• **Task to carry out**: Nothing should change. Output the data exactly.

• **Source data**:
`config.mk`:
```
export PLATFORM = sky130hd
export DESIGN_NAME = uart_cmd_frame_tx_flat
export DESIGN_NICKNAME = d
export VERILOG_FILES = /design/src/rtl/uart_cmd_frame_tx_if.sv /design/src/rtl/uart_cmd_frame_tx.sv /design/src/flat_wrapper.sv
export SDC_FILE = /design/constraint.sdc
export NUM_CORES = 1
export LEC_CHECK = 0
export ABC_AREA = 1
export CORE_MARGIN = 3
export CORE_UTILIZATION = 59
export CTS_CLUSTER_DIAMETER = 80
export DETAILED_ROUTE_END_ITERATION = 10
export GPL_ROUTABILITY_DRIVEN = 1
export PLACE_DENSITY_LB_ADDON = 0.2
export SYNTH_ARGS = -nofsm -noshare
export SYNTH_HDL_FRONTEND = slang
export SYNTH_SLANG_ARGS = --single-unit
```
`constraint.sdc`:
```
create_clock -name uart_clk -period 3.2 [get_ports uart_clk]
set_clock_uncertainty 0.2 [all_clocks]
set_input_delay 0.32 -clock uart_clk [delete_from_list [all_inputs] [get_ports uart_clk]]
set_output_delay 0.32 -clock uart_clk [all_outputs]
set_load 0.05 [all_outputs]
```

• **Result of this task**:
`config.mk`:
```
export PLATFORM = sky130hd
export DESIGN_NAME = uart_cmd_frame_tx_flat
export DESIGN_NICKNAME = d
export VERILOG_FILES = /design/src/rtl/uart_cmd_frame_tx_if.sv /design/src/rtl/uart_cmd_frame_tx.sv /design/src/flat_wrapper.sv
export SDC_FILE = /design/constraint.sdc
export NUM_CORES = 1
export LEC_CHECK = 0
export ABC_AREA = 1
export CORE_MARGIN = 3
export CORE_UTILIZATION = 59
export CTS_CLUSTER_DIAMETER = 80
export DETAILED_ROUTE_END_ITERATION = 10
export GPL_ROUTABILITY_DRIVEN = 1
export PLACE_DENSITY_LB_ADDON = 0.2
export SYNTH_ARGS = -nofsm -noshare
export SYNTH_HDL_FRONTEND = slang
export SYNTH_SLANG_ARGS = --single-unit
```
`constraint.sdc`:
```
create_clock -name uart_clk -period 3.2 [get_ports uart_clk]
set_clock_uncertainty 0.2 [all_clocks]
set_input_delay 0.32 -clock uart_clk [delete_from_list [all_inputs] [get_ports uart_clk]]
set_output_delay 0.32 -clock uart_clk [all_outputs]
set_load 0.05 [all_outputs]
```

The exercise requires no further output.